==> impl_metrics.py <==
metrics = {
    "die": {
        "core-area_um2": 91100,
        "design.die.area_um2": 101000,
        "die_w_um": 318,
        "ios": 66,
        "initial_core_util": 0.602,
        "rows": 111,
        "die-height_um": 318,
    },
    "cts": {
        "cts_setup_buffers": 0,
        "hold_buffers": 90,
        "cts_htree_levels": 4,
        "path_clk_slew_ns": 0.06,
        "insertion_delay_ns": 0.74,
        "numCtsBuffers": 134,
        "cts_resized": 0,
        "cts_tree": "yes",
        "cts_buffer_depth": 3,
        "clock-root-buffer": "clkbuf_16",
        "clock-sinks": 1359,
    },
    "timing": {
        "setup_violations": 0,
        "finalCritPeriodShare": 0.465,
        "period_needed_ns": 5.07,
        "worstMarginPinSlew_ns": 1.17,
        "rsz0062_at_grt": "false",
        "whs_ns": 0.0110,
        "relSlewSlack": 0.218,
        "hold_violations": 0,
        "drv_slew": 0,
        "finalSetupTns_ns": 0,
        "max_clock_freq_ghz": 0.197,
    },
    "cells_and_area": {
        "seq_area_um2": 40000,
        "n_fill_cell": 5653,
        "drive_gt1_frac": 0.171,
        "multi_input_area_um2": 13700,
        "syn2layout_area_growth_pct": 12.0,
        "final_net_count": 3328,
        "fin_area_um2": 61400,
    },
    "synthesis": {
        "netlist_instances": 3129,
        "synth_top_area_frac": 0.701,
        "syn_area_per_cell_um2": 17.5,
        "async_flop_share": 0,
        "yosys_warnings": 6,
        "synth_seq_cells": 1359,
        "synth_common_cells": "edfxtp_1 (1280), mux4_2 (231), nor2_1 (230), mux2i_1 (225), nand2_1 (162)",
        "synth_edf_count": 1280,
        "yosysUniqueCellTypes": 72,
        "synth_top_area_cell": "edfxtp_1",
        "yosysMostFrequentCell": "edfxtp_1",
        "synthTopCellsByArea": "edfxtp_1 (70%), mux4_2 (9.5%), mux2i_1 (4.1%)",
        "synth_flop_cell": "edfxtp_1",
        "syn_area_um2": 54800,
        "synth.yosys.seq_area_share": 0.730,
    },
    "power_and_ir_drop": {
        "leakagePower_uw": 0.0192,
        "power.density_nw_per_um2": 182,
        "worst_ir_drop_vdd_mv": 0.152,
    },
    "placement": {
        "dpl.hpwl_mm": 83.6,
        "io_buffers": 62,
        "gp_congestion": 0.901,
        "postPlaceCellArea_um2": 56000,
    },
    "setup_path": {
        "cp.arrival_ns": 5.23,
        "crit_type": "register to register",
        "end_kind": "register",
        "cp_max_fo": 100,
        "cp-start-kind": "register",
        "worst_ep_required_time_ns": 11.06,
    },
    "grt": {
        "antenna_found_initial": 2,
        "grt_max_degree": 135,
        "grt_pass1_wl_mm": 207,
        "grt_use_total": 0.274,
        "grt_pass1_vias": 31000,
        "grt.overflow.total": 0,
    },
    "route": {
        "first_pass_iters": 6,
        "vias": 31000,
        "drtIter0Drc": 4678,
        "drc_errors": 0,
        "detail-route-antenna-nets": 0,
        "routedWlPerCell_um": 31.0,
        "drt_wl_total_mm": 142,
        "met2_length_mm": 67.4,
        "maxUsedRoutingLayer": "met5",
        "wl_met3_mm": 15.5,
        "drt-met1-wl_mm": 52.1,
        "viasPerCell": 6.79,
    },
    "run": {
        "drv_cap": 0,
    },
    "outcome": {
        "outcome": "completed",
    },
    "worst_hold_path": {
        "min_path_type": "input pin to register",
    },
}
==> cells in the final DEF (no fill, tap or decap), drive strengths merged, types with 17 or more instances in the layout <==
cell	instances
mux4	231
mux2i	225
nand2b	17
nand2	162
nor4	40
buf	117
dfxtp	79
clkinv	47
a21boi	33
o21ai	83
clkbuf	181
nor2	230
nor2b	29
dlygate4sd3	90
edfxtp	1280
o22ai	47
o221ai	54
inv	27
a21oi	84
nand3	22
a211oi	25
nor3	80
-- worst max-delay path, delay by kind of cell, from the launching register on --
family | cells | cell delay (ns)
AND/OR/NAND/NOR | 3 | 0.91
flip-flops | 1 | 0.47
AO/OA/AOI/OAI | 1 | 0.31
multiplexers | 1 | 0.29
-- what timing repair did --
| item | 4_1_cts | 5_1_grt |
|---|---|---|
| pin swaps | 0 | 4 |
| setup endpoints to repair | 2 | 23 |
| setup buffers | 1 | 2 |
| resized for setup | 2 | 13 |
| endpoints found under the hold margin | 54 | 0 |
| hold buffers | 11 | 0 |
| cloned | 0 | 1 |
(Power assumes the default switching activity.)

==============================

What is the number of lines above that hold the string "register"? Answer with that number alone.

5